B. Desentralisasi Asimetris Semu
Seperti yang telah penulis sampaikan sebelumnya bahwa pelaksanaan desentralisasi asimetris khususnya di era reformasi ini dilaksanakan dengan semu dan tidak sepenuh hati oleh pempus. Karena, meskipun beberapa daerah di Indonesia telah diakui dan ditetapkan berbeda dengan daerah lainnya. Tetapi pada banyak aspek, pemandangan “seragam” itu masih sangat tampak terutama dalam penyelenggaraan pemerintahan daerah.
Pertama, terkait dengan urusan-urusan daerah. Kewenangan merupakan salah satu item yang didesentralisasikan oleh pempus ke daerah. Di dalam UU 32/2004 tentang pemda terdapat dua urusan utama daerah yakni urusan wajib dan urusan pilihan. Urusan wajib berjumlah 26 urusan seperti pendidikan dan kesehatan. Sementara urusan pilihan berjumlah delapan urusan seperti pertanian dan kehutanan.

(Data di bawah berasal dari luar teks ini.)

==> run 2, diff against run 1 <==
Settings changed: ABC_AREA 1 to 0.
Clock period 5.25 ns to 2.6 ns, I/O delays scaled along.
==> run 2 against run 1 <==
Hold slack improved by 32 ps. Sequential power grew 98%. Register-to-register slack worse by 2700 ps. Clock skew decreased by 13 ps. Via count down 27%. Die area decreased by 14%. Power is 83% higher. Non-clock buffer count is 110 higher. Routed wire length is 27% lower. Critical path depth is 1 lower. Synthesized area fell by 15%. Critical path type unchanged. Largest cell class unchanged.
## config.mk

```make
export PLATFORM = sky130hd
export DESIGN_NAME = refcounted_quota_entry_cache
export DESIGN_NICKNAME = d
export VERILOG_FILES = /design/src/hdl/rqec_pkg.sv /design/src/hdl/refcounted_quota_entry_cache.sv
export SDC_FILE = /design/constraint.sdc
export NUM_CORES = 2
export LEC_CHECK = 0
export BUFFER_PORTS_ARGS = -buffer_cell sky130_fd_sc_hd__clkbuf_2
export CORE_ASPECT_RATIO = 1.75
export CORE_MARGIN = 8
export CORE_UTILIZATION = 55
export CTS_CLUSTER_SIZE = 40
export DETAILED_ROUTE_END_ITERATION = 8
export PLACE_DENSITY = 0.85
export SLEW_MARGIN = 20
export SYNTH_ARGS = -nofsm -noshare
export SYNTH_HDL_FRONTEND = slang
export SYNTH_SLANG_ARGS = --single-unit
```

## constraint.sdc

```tcl
create_clock -name clk_i -period 5.2 [get_ports clk_i]
set_input_delay 0.52 -clock clk_i [delete_from_list [all_inputs] [get_ports clk_i]]
set_output_delay 0.52 -clock clk_i [all_outputs]
set_load 0.02 [all_outputs]
```
interface bfhp_cfg_if
    import bfhp_pkg::*;
();
    logic                 valid;
    logic                 ready;
    logic [CFG_IDX_W-1:0] index;
    logic [ADDR_W-1:0]    data;

    modport source (output valid, output index, output data, input ready);
    modport sink   (input valid, input index, input data, output ready);
endinterface

interface bfhp_result_if
    import bfhp_pkg::*;
();
    logic              valid;
    logic              ready;
    logic [POS_W-1:0]  frame_position;
    logic              bad_marker;
    logic              header_done;
    logic              payload_valid;
    logic              frame_end;
    logic              id_match;
    logic [ADDR_W-1:0] sender_address;
    logic [BYTE_W-1:0] frame_type;
    logic [BYTE_W-1:0] payload_length;
    logic              address_physical;
    logic              answer_expected;
    logic [PRIO_W-1:0] priority_level;

    modport source (
        output valid, input ready,
        output frame_position, bad_marker, header_done, payload_valid, frame_end,
        output id_match, sender_address, frame_type, payload_length,
        output address_physical, answer_expected, priority_level
    );
    modport sink (
        input valid, output ready,
        input frame_position, bad_marker, header_done, payload_valid, frame_end,
        input id_match, sender_address, frame_type, payload_length,
        input address_physical, answer_expected, priority_level
    );
endinterface

`default_nettype wire


===== src/rtl/core/bfhp_cfg_regs.sv =====
// ----------------------------------------------------------------------------
// bfhp_cfg_regs
// Node address and start marker registers, written by index.
// ----------------------------------------------------------------------------
`timescale 1ns / 1ps
`default_nettype none

module bfhp_cfg_regs
    import bfhp_pkg::*;
(
    input  wire logic                 i_clk,
    input  wire logic                 i_rst_n,
    input  wire logic                 i_wr_en,
    input  wire logic [CFG_IDX_W-1:0] i_wr_index,
    input  wire logic [ADDR_W-1:0]    i_wr_data,
    output t_cfg                      o_cfg
);

    t_cfg r_cfg;

    // Decode the index; writes beyond the register list drop
    always_ff @(posedge i_clk) begin
        if (!i_rst_n) begin
            r_cfg.node_address <= NODE_ADDRESS_RST;
            r_cfg.start_marker <= START_MARKER_RST;
        end else if (i_wr_en) begin
            if (i_wr_index == CFG_NODE_ADDRESS) begin
                r_cfg.node_address <= i_wr_data;
            end else if (i_wr_index == CFG_START_MARKER) begin
                r_cfg.start_marker <= i_wr_data[BYTE_W-1:0];
            end
        end
    end

    assign o_cfg = r_cfg;

endmodule

`default_nettype wire


===== src/rtl/core/bfhp_parse.sv =====
// ----------------------------------------------------------------------------
// bfhp_parse
// Frame position counter and header field registers; computes the result
// of one byte in a single pass.
// ----------------------------------------------------------------------------
`timescale 1ns / 1ps
`default_nettype none

module bfhp_parse
    import bfhp_pkg::*;
(
    input  wire logic              i_clk,
    input  wire logic              i_rst_n,
    input  wire logic              i_accept,
    input  wire logic [BYTE_W-1:0] i_bus_byte,
    input  wire t_cfg              i_cfg,
    output t_result                o_result
);

    logic [POS_W-1:0]  r_byte_position, n_byte_position;
    logic [ADDR_W-1:0] r_sender, n_sender;
    logic [ADDR_W-1:0] r_receiver, n_receiver;
    logic [BYTE_W-1:0] r_type, n_type;
    logic [BYTE_W-1:0] r_length, n_length;
    logic              r_phys, n_phys;
    logic              r_answer, n_answer;
    logic [PRIO_W-1:0] r_prio, n_prio;
    logic              r_match, n_match;

    logic [POS_W-1:0]  pos;
    logic [POS_W-1:0]  end_pos;
    logic              bad;
    logic              hdr;
    logic              pay;
    logic              fend;
    logic              match_shown;

    // Decode the byte by its position in the frame
    always_comb begin
        n_sender   = r_sender;
        n_receiver = r_receiver;
        n_type     = r_type;
        n_length   = r_length;
        n_phys     = r_phys;
        n_answer   = r_answer;
        n_prio     = r_prio;
        bad        = 1'b0;
        hdr        = 1'b0;
        pay        = 1'b0;
        fend       = 1'b0;
        match_shown = r_match;
        pos        = r_byte_position + POS_W'(1);
        end_pos    = POS_W'(r_length) + POS_FLAGS;

        priority if (pos == POS_MARKER) begin
            bad = (i_bus_byte != i_cfg.start_marker);
        end else if (pos == POS_SENDER_0) begin
            n_sender[23:16] = i_bus_byte;
        end else if (pos == POS_SENDER_1) begin
            n_sender[15:8] = i_bus_byte;
        end else if (pos == POS_SENDER_2) begin
            n_sender[7:0] = i_bus_byte;
        end else if (pos == POS_RECV_0) begin
            n_receiver[23:16] = i_bus_byte;
        end else if (pos == POS_RECV_1) begin
            n_receiver[15:8] = i_bus_byte;
        end else if (pos == POS_RECV_2) begin
            n_receiver[7:0] = i_bus_byte;
            if ({r_receiver[23:8], i_bus_byte} == i_cfg.node_address) begin
                match_shown = 1'b1;
            end
        end else if (pos == POS_TYPE) begin
            n_type = i_bus_byte;
        end else if (pos == POS_LENGTH) begin
            n_length = i_bus_byte;
        end else if (pos >= POS_FLAGS) begin
            if (pos == POS_FLAGS) begin
                n_phys   = i_bus_byte[FLAG_PHYS_BIT];
                n_answer = i_bus_byte[FLAG_ANSWER_BIT];
                n_prio   = prio_count(i_bus_byte);
                hdr      = 1'b1;
            end else begin
                pay = 1'b1;
            end
            fend = (pos >= end_pos);
        end

        // Drop back to idle on a bad marker or the last byte
        if (bad || fend) begin
            n_byte_position = POS_IDLE;
            n_match         = 1'b0;
        end else begin
            n_byte_position = pos;
            n_match         = match_shown;
        end
    end

    // Hold frame state; advance only on an accepted byte
    always_ff @(posedge i_clk) begin
        if (!i_rst_n) begin
            r_byte_position <= POS_IDLE;
            r_sender        <= '0;
            r_receiver      <= '0;
            r_type          <= '0;
            r_length        <= '0;
            r_phys          <= 1'b0;
            r_answer        <= 1'b0;
            r_prio          <= '0;
            r_match         <= 1'b0;
        end else if (i_accept) begin
            r_byte_position <= n_byte_position;
            r_sender        <= n_sender;
            r_receiver      <= n_receiver;
            r_type          <= n_type;
            r_length        <= n_length;
            r_phys          <= n_phys;
            r_answer        <= n_answer;
            r_prio          <= n_prio;
            r_match         <= n_match;
        end
    end

    // Assemble the result of this byte
    always_comb begin
        o_result.frame_position   = n_byte_position;
        o_result.bad_marker       = bad;
        o_result.header_done      = hdr;
        o_result.payload_valid    = pay;
        o_result.frame_end        = fend;
        o_result.id_match         = match_shown;
        o_result.sender_address   = n_sender;
        o_result.frame_type       = n_type;
        o_result.payload_length   = n_length;
        o_result.address_physical = n_phys;
        o_result.answer_expected  = n_answer;
        o_result.priority_level   = n_prio;
    end

endmodule

`default_nettype wire


===== src/rtl/core/bfhp_out_reg.sv =====
// ----------------------------------------------------------------------------
// bfhp_out_reg
// Result register with valid/ready; reloads in the cycle it is read.
// ----------------------------------------------------------------------------
`timescale 1ns / 1ps
`default_nettype none

module bfhp_out_reg
    import bfhp_pkg::*;
(
    input  wire logic    i_clk,
    input  wire logic    i_rst_n,
    input  wire logic    i_load,
    input  wire t_result i_result,
    input  wire logic    i_ready,
    output logic         o_can_load,
    output logic         o_valid,
    output t_result      o_result
);

    logic    r_valid;
    t_result r_result;

    // Free when empty or when the held request leaves this cycle
    assign o_can_load = !r_valid || i_ready;

    // Track occupancy
    always_ff @(posedge i_clk) begin
        if (!i_rst_n) begin
            r_valid <= 1'b0;
        end else if (o_can_load) begin
            r_valid <= i_load;
        end
    end

    // Capture the result; hold it while the receiver stalls
    always_ff @(posedge i_clk) begin
        if (i_load && o_can_load) begin
            r_result <= i_result;
        end
    end

    assign o_valid  = r_valid;
    assign o_result = r_result;

endmodule

`default_nettype wire


===== src/rtl/core/bus_frame_header_parser.sv =====
// ----------------------------------------------------------------------------
// bus_frame_header_parser
// Tracks each received bus byte's place in a frame and decodes the header.
//
// Usage:
//   i_byte   - one received bus byte per request.
//   i_cfg    - register writes: index 0 node address, index 1 start marker;
//              always ready outside reset, other indexes are ignored.
//   o_result - one result per byte: frame position, marker/header/payload/
//              end flags, address match and the stored header fields.
// Output: the result is registered and shown in the cycle after the byte is accepted.
// Throughput: one byte per cycle unless the result side stalls; the position
//   decode, one 24-bit address compare and one 9-bit end compare fit between
//   the frame registers and the result register.
// Reset: counter, match flag and header fields clear to zero, node address
//   returns to 0x010203 and start marker to 0x03.
// Stall: while a result waits unread and the receiver holds ready low,
//   i_byte.ready is low; a byte is still taken in the cycle the held result
//   is read.
// ----------------------------------------------------------------------------
`timescale 1ns / 1ps
`default_nettype none

module bus_frame_header_parser
    import bfhp_pkg::*;
(
    input  wire logic     i_clk,
    input  wire logic     i_rst_n,
    bfhp_byte_if.sink     i_byte,
    bfhp_cfg_if.sink      i_cfg,
    bfhp_result_if.source o_result
);

    t_cfg    cfg;
    t_result parse_result;
    t_result held_result;
    logic    can_load;
    logic    byte_accept;

    // Accept a byte whenever the result register can take it
    assign i_byte.ready = i_rst_n && can_load;
    assign byte_accept  = i_byte.valid && i_byte.ready;
    assign i_cfg.ready  = i_rst_n;

    bfhp_cfg_regs u_cfg_regs (
        .i_clk      (i_clk),
        .i_rst_n    (i_rst_n),
        .i_wr_en    (i_cfg.valid && i_cfg.ready),
        .i_wr_index (i_cfg.index),
        .i_wr_data  (i_cfg.data),
        .o_cfg      (cfg)
    );

    bfhp_parse u_parse (
        .i_clk      (i_clk),
        .i_rst_n    (i_rst_n),
        .i_accept   (byte_accept),
        .i_bus_byte (i_byte.bus_byte),
        .i_cfg      (cfg),
        .o_result   (parse_result)
    );

    bfhp_out_reg u_out_reg (
        .i_clk      (i_clk),
        .i_rst_n    (i_rst_n),
        .i_load     (byte_accept),
        .i_result   (parse_result),
        .i_ready    (o_result.ready),
        .o_can_load (can_load),
        .o_valid    (o_result.valid),
        .o_result   (held_result)
    );

    // Drive the result channel fields
    assign o_result.frame_position   = held_result.frame_position;
    assign o_result.bad_marker       = held_result.bad_marker;
    assign o_result.header_done      = held_result.header_done;
    assign o_result.payload_valid    = held_result.payload_valid;
    assign o_result.frame_end        = held_result.frame_end;
    assign o_result.id_match         = held_result.id_match;
    assign o_result.sender_address   = held_result.sender_address;
    assign o_result.frame_type       = held_result.frame_type;
    assign o_result.payload_length   = held_result.payload_length;
    assign o_result.address_physical = held_result.address_physical;
    assign o_result.answer_expected  = held_result.answer_expected;
    assign o_result.priority_level   = held_result.priority_level;

endmodule

`default_nettype wire


===== src/flat_wrapper.sv =====
// flat-port wrapper written by rule: the top's interface ports become plain ports
module bus_frame_header_parser_flat import bfhp_pkg::*;
  (i_clk, i_rst_n, i_byte_valid, i_byte_bus_byte, i_byte_ready, i_cfg_valid, i_cfg_index, i_cfg_data, i_cfg_ready, o_result_valid, o_result_ready, o_result_frame_position, o_result_bad_marker, o_result_header_done, o_result_payload_valid, o_result_frame_end, o_result_id_match, o_result_sender_address, o_result_frame_type, o_result_payload_length, o_result_address_physical, o_result_answer_expected, o_result_priority_level);
  bfhp_byte_if i_byte_i ();
  bfhp_cfg_if i_cfg_i ();
  bfhp_result_if o_result_i ();
  input  wire logic i_clk;
  input  wire logic i_rst_n;
  input wire logic [$bits(i_byte_i.valid)-1:0] i_byte_valid;
  input wire logic [$bits(i_byte_i.bus_byte)-1:0] i_byte_bus_byte;
  output wire logic [$bits(i_byte_i.ready)-1:0] i_byte_ready;
  input wire logic [$bits(i_cfg_i.valid)-1:0] i_cfg_valid;
  input wire logic [$bits(i_cfg_i.index)-1:0] i_cfg_index;
  input wire logic [$bits(i_cfg_i.data)-1:0] i_cfg_data;
  output wire logic [$bits(i_cfg_i.ready)-1:0] i_cfg_ready;
  output wire logic [$bits(o_result_i.valid)-1:0] o_result_valid;
  input wire logic [$bits(o_result_i.ready)-1:0] o_result_ready;
  output wire logic [$bits(o_result_i.frame_position)-1:0] o_result_frame_position;
  output wire logic [$bits(o_result_i.bad_marker)-1:0] o_result_bad_marker;
  output wire logic [$bits(o_result_i.header_done)-1:0] o_result_header_done;
  output wire logic [$bits(o_result_i.payload_valid)-1:0] o_result_payload_valid;
  output wire logic [$bits(o_result_i.frame_end)-1:0] o_result_frame_end;
  output wire logic [$bits(o_result_i.id_match)-1:0] o_result_id_match;
  output wire logic [$bits(o_result_i.sender_address)-1:0] o_result_sender_address;
  output wire logic [$bits(o_result_i.frame_type)-1:0] o_result_frame_type;
  output wire logic [$bits(o_result_i.payload_length)-1:0] o_result_payload_length;
  output wire logic [$bits(o_result_i.address_physical)-1:0] o_result_address_physical;
  output wire logic [$bits(o_result_i.answer_expected)-1:0] o_result_answer_expected;
  output wire logic [$bits(o_result_i.priority_level)-1:0] o_result_priority_level;
  assign i_byte_i.valid = i_byte_valid;
  assign i_byte_i.bus_byte = i_byte_bus_byte;
  assign i_byte_ready = i_byte_i.ready;
  assign i_cfg_i.valid = i_cfg_valid;
  assign i_cfg_i.index = i_cfg_index;
  assign i_cfg_i.data = i_cfg_data;
  assign i_cfg_ready = i_cfg_i.ready;
  assign o_result_valid = o_result_i.valid;
  assign o_result_i.ready = o_result_ready;
  assign o_result_frame_position = o_result_i.frame_position;
  assign o_result_bad_marker = o_result_i.bad_marker;
  assign o_result_header_done = o_result_i.header_done;
  assign o_result_payload_valid = o_result_i.payload_valid;
  assign o_result_frame_end = o_result_i.frame_end;
  assign o_result_id_match = o_result_i.id_match;
  assign o_result_sender_address = o_result_i.sender_address;
  assign o_result_frame_type = o_result_i.frame_type;
  assign o_result_payload_length = o_result_i.payload_length;
  assign o_result_address_physical = o_result_i.address_physical;
  assign o_result_answer_expected = o_result_i.answer_expected;
  assign o_result_priority_level = o_result_i.priority_level;
  bus_frame_header_parser u_core (.i_clk(i_clk), .i_rst_n(i_rst_n), .i_byte(i_byte_i), .i_cfg(i_cfg_i), .o_result(o_result_i));
endmodule
`config.mk`:
```
export PLATFORM = sky130hd
export DESIGN_NAME = sbs_lane
export DESIGN_NICKNAME = d
export VERILOG_FILES = /design/src/sbs_pkg.sv /design/src/sbs_lane.sv
export SDC_FILE = /design/constraint.sdc
export NUM_CORES = 1
export LEC_CHECK = 0
export CAP_MARGIN = 10
export CORE_UTILIZATION = 60
export CTS_BUF_LIST = sky130_fd_sc_hd__clkbuf_8
export CTS_CLUSTER_SIZE = 24
export DETAILED_ROUTE_END_ITERATION = 10
export DONT_BUFFER_PORTS = 1
export GPL_TIMING_DRIVEN = 0
export PLACE_DENSITY = 0.72
export SLEW_MARGIN = 20
export SYNTH_ARGS = -nofsm -noshare
export SYNTH_HDL_FRONTEND = slang
export SYNTH_SLANG_ARGS = --single-unit
export TNS_END_PERCENT = 100
```
`constraint.sdc`:
```
create_clock -name clk -period 9.9 [get_ports clk]
set_input_delay 0.495 -clock clk [delete_from_list [all_inputs] [get_ports clk]]
set_output_delay 0.495 -clock clk [all_outputs]
set_load 0.1 [all_outputs]
```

Masalah muncul karena adanya kewajiban daerah untuk mengerjakan 26 urusan tersebut. Penyerahan urusan dari pusat ke daerah tidak meme-nuhi aspek edukasi karena pempus tidak melihat sejauh mana kesiapan pemda dalam menjalankan urusan tersebut. Kesiapan tersebut terutama menyangkut masalah sumber daya manusia dan infrastruktur di setiap daerah yang berbeda-beda (Kaho 2012).